§ **HOW TO COMPLETE THIS TASK**:
Pull every line holding the word "layout" out of the data and copy it.

====== ENTRIES SHOWN ======

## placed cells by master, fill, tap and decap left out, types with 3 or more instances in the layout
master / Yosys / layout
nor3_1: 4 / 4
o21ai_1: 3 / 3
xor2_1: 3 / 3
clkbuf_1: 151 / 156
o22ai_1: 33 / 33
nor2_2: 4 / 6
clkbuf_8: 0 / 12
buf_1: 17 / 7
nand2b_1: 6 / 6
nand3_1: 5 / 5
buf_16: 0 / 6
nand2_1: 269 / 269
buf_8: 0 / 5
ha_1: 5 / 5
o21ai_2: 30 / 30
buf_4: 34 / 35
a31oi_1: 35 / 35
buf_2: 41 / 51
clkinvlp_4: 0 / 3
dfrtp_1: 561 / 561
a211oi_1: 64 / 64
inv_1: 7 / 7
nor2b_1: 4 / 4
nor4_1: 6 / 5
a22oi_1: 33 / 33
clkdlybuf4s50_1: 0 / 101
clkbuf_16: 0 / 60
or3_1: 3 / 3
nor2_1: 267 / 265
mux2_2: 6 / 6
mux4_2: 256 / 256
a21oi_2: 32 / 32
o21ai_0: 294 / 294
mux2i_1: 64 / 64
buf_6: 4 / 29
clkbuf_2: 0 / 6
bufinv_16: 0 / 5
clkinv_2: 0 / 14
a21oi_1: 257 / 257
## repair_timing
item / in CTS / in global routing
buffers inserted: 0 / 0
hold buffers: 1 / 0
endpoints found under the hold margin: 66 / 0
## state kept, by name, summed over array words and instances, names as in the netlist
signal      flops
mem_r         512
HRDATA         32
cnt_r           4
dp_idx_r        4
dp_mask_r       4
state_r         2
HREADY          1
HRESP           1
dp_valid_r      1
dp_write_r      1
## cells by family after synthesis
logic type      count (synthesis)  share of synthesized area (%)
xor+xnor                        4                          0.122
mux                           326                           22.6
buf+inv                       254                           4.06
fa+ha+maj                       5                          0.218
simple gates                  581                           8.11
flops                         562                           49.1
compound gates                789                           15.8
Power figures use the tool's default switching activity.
<file path="src/rtl/dm_bus_ctrl_pkg.sv">
// Shared encodings for the memory-stage bus controller: access sizes,
// exception codes, the controller FSM states and a lane-mask helper.
package dm_bus_ctrl_pkg;

  localparam logic [1:0] SZ_W   = 2'b00;
  localparam logic [1:0] SZ_H   = 2'b01;
  localparam logic [1:0] SZ_B   = 2'b10;
  localparam logic [1:0] SZ_RSV = 2'b11;

  localparam logic [4:0] EXC_NONE = 5'd0;
  localparam logic [4:0] EXC_ADEL = 5'd4;
  localparam logic [4:0] EXC_ADES = 5'd5;
  localparam logic [4:0] EXC_DBE  = 5'd7;

  typedef enum logic [1:0] {
    ST_IDLE,
    ST_ACCESS,
    ST_DONE
  } state_e;

  // Expand a 4-bit byte enable into a 32-bit data mask.
  function automatic logic [31:0] lane_mask(input logic [3:0] be);
    return {{8{be[3]}}, {8{be[2]}}, {8{be[1]}}, {8{be[0]}}};
  endfunction

endpackage

</file>
<file path="src/rtl/dm_bus_ctrl_addr_decode.sv">
// Combinational address map and access check: one-hot target select,
// alignment / window / read-only checks and byte enables for a request.
module dm_addr_decode
  import dm_bus_ctrl_pkg::*;
#(
  parameter logic [31:0] DM_TOP     = 32'h0000_2fff,
  parameter int unsigned NUM_DEV    = 2,
  parameter logic [31:0] DEV_BASE   = 32'h0000_7f00,
  parameter logic [31:0] DEV_STRIDE = 32'h0000_0010,
  parameter logic [3:0]  CNT_OFS    = 4'h8,
  parameter logic [31:0] IG_BASE    = 32'h0000_7f20
) (
  input  logic [31:0]        addr_i,
  input  logic [1:0]         size_i,
  input  logic               we_i,
  output logic [NUM_DEV+1:0] sel_o,
  output logic               noop_o,
  output logic               err_o,
  output logic [4:0]         exc_o,
  output logic [3:0]         byteen_o
);

  logic        in_dev;
  logic        cnt_hit;
  logic        misalign;
  logic        bad;
  logic [31:0] dev_lo;
  logic [31:0] cnt_adr;

  // Map the address onto DM, a device window or the interrupt generator.
  always_comb begin
    sel_o   = '0;
    in_dev  = 1'b0;
    cnt_hit = 1'b0;
    dev_lo  = '0;
    cnt_adr = '0;
    if (addr_i <= DM_TOP) sel_o[0] = 1'b1;
    for (int unsigned k = 0; k < NUM_DEV; k++) begin
      dev_lo  = DEV_BASE + k * DEV_STRIDE;
      cnt_adr = dev_lo + {28'd0, CNT_OFS};
      if (addr_i >= dev_lo && addr_i <= dev_lo + 32'd11) begin
        sel_o[k+1] = 1'b1;
        in_dev     = 1'b1;
      end
      if ({addr_i[31:2], 2'b00} == cnt_adr) cnt_hit = 1'b1;
    end
    if (addr_i >= IG_BASE && addr_i <= IG_BASE + 32'd3) sel_o[NUM_DEV+1] = 1'b1;
  end

  // Classify the request and derive the byte lanes it touches.
  always_comb begin
    noop_o   = (size_i == SZ_RSV);
    misalign = ((size_i == SZ_W) && (addr_i[1:0] != 2'b00)) ||
               ((size_i == SZ_H) && addr_i[0]);
    bad      = (~|sel_o) || misalign || (in_dev && (size_i != SZ_W)) ||
               (we_i && cnt_hit);
    err_o    = bad & ~noop_o;
    exc_o    = err_o ? (we_i ? EXC_ADES : EXC_ADEL) : EXC_NONE;
    case (size_i)
      SZ_W:    byteen_o = 4'b1111;
      SZ_H:    byteen_o = addr_i[1] ? 4'b1100 : 4'b0011;
      SZ_B:    byteen_o = 4'b0001 << addr_i[1:0];
      default: byteen_o = 4'b0000;
    endcase
  end

endmodule

</file>
<file path="src/rtl/dm_bus_ctrl.sv">
// Sequential, handshaked load/store bus master for the memory stage.
// Stalls the pipeline until the selected target acks or the access times out.
module dm_bus_ctrl
  import dm_bus_ctrl_pkg::*;
#(
  parameter logic [31:0] DM_TOP     = 32'h0000_2fff,
  parameter int unsigned NUM_DEV    = 2,
  parameter logic [31:0] DEV_BASE   = 32'h0000_7f00,
  parameter logic [31:0] DEV_STRIDE = 32'h0000_0010,
  parameter logic [3:0]  CNT_OFS    = 4'h8,
  parameter logic [31:0] IG_BASE    = 32'h0000_7f20,
  parameter int unsigned TIMEOUT    = 16
) (
  input  logic               clk,
  input  logic               reset,
  input  logic               req_valid,
  input  logic               req_we,
  input  logic [1:0]         req_size,
  input  logic               req_sign,
  input  logic [31:0]        req_addr,
  input  logic [31:0]        req_wdata,
  output logic               stall,
  output logic               done,
  output logic [31:0]        rdata,
  output logic [4:0]         exc_code,
  output logic               bus_req,
  output logic [NUM_DEV+1:0] bus_sel,
  output logic [31:0]        bus_addr,
  output logic [3:0]         bus_byteen,
  output logic [31:0]        bus_wdata,
  input  logic               bus_ack,
  input  logic [31:0]        bus_rdata
);

  localparam logic [7:0] CNT_LIM = 8'(TIMEOUT - 1);

  state_e             state_q, state_d;
  logic [7:0]         cnt_q, cnt_d;
  logic [NUM_DEV+1:0] sel_q, sel_d;
  logic [31:0]        addr_q, addr_d;
  logic [3:0]         byteen_q, byteen_d;
  logic [31:0]        wdata_q, wdata_d;
  logic [1:0]         size_q, size_d;
  logic               sign_q, sign_d;
  logic [4:0]         exc_q, exc_d;
  logic [31:0]        rdata_q, rdata_d;

  logic [NUM_DEV+1:0] dec_sel;
  logic               dec_noop;
  logic               dec_err;
  logic [4:0]         dec_exc;
  logic [3:0]         dec_byteen;
  logic [31:0]        wd_rep;
  logic [31:0]        wd_lane;
  logic [15:0]        rd_half;
  logic [7:0]         rd_byte;
  logic [31:0]        load_word;

  dm_addr_decode #(
    .DM_TOP     (DM_TOP),
    .NUM_DEV    (NUM_DEV),
    .DEV_BASE   (DEV_BASE),
    .DEV_STRIDE (DEV_STRIDE),
    .CNT_OFS    (CNT_OFS),
    .IG_BASE    (IG_BASE)
  ) u_decode (
    .addr_i   (req_addr),
    .size_i   (req_size),
    .we_i     (req_we),
    .sel_o    (dec_sel),
    .noop_o   (dec_noop),
    .err_o    (dec_err),
    .exc_o    (dec_exc),
    .byteen_o (dec_byteen)
  );

  // Replicate store data across lanes, then keep only the enabled ones.
  always_comb begin
    case (req_size)
      SZ_H:    wd_rep = {2{req_wdata[15:0]}};
      SZ_B:    wd_rep = {4{req_wdata[7:0]}};
      default: wd_rep = req_wdata;
    endcase
    wd_lane = wd_rep & lane_mask(dec_byteen);
  end

  // Pick the addressed lane of the returned word and extend it.
  always_comb begin
    rd_half = addr_q[1] ? bus_rdata[31:16] : bus_rdata[15:0];
    case (addr_q[1:0])
      2'd0:    rd_byte = bus_rdata[7:0];
      2'd1:    rd_byte = bus_rdata[15:8];
      2'd2:    rd_byte = bus_rdata[23:16];
      default: rd_byte = bus_rdata[31:24];
    endcase
    case (size_q)
      SZ_H:    load_word = sign_q ? {{16{rd_half[15]}}, rd_half} : {16'd0, rd_half};
      SZ_B:    load_word = sign_q ? {{24{rd_byte[7]}}, rd_byte} : {24'd0, rd_byte};
      default: load_word = bus_rdata;
    endcase
  end

  // Next-state logic: accept or reject in IDLE, wait for ack or timeout in ACCESS.
  always_comb begin
    state_d  = state_q;
    cnt_d    = cnt_q;
    sel_d    = sel_q;
    addr_d   = addr_q;
    byteen_d = byteen_q;
    wdata_d  = wdata_q;
    size_d   = size_q;
    sign_d   = sign_q;
    exc_d    = exc_q;
    rdata_d  = rdata_q;
    unique case (state_q)
      ST_IDLE: begin
        if (req_valid) begin
          exc_d    = dec_exc;
          rdata_d  = '0;
          byteen_d = '0;
          wdata_d  = '0;
          cnt_d    = '0;
          if (dec_err || dec_noop) begin
            state_d = ST_DONE;
          end else begin
            state_d = ST_ACCESS;
            sel_d   = dec_sel;
            addr_d  = req_addr;
            size_d  = req_size;
            sign_d  = req_sign;
            if (req_we) begin
              byteen_d = dec_byteen;
              wdata_d  = wd_lane;
            end
          end
        end
      end
      ST_ACCESS: begin
        cnt_d = cnt_q + 8'd1;
        // An ack in the limit cycle is checked first, so it wins over the timeout.
        if (bus_ack) begin
          rdata_d = load_word;
          state_d = ST_DONE;
        end else if (cnt_q == CNT_LIM) begin
          exc_d   = EXC_DBE;
          rdata_d = '0;
          state_d = ST_DONE;
        end
      end
      ST_DONE: begin
        byteen_d = '0;
        state_d  = ST_IDLE;
      end
      default: state_d = ST_IDLE;
    endcase
  end

  // State and latched access registers with synchronous reset.
  always_ff @(posedge clk) begin
    if (reset) begin
      state_q  <= ST_IDLE;
      cnt_q    <= '0;
      sel_q    <= '0;
      addr_q   <= '0;
      byteen_q <= '0;
      wdata_q  <= '0;
      size_q   <= SZ_W;
      sign_q   <= 1'b0;
      exc_q    <= EXC_NONE;
      rdata_q  <= '0;
    end else begin
      state_q  <= state_d;
      cnt_q    <= cnt_d;
      sel_q    <= sel_d;
      addr_q   <= addr_d;
      byteen_q <= byteen_d;
      wdata_q  <= wdata_d;
      size_q   <= size_d;
      sign_q   <= sign_d;
      exc_q    <= exc_d;
      rdata_q  <= rdata_d;
    end
  end

  assign done       = (state_q == ST_DONE);
  assign bus_req    = (state_q == ST_ACCESS);
  assign stall      = req_valid & ~done;
  assign bus_sel    = bus_req ? sel_q : '0;
  assign bus_addr   = {addr_q[31:2], 2'b00};
  assign bus_byteen = byteen_q;
  assign bus_wdata  = wdata_q;
  assign rdata      = rdata_q;
  assign exc_code   = exc_q;

endmodule

</file>
File: config.mk
export PLATFORM = sky130hd
export DESIGN_NAME = systolic_result_drain
export DESIGN_NICKNAME = d
export VERILOG_FILES = /design/src/rtl/systolic_result_drain.sv
export SDC_FILE = /design/constraint.sdc
export NUM_CORES = 1
export LEC_CHECK = 0
export BUFFER_PORTS_ARGS = -buffer_cell sky130_fd_sc_hd__buf_4
export CAP_MARGIN = 10
export CORE_ASPECT_RATIO = 2
export CORE_UTILIZATION = 23
export DETAILED_ROUTE_END_ITERATION = 10
export MAX_ROUTING_LAYER = met4
export PLACE_DENSITY = 0.49
export SLEW_MARGIN = 20
export SYNTH_ARGS = -nofsm -noshare
export SYNTH_HDL_FRONTEND = slang
export SYNTH_SLANG_ARGS = --single-unit
File: constraint.sdc
create_clock -name clk -period 3.8 [get_ports clk]
set_clock_uncertainty 0.05 [all_clocks]
set_input_delay 0.19 -clock clk [delete_from_list [all_inputs] [get_ports clk]]
set_output_delay 0.19 -clock clk [all_outputs]
set_load 0.1 [all_outputs]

======

§ **TASK OUTPUT**:
## placed cells by master, fill, tap and decap left out, types with 3 or more instances in the layout
master / Yosys / layout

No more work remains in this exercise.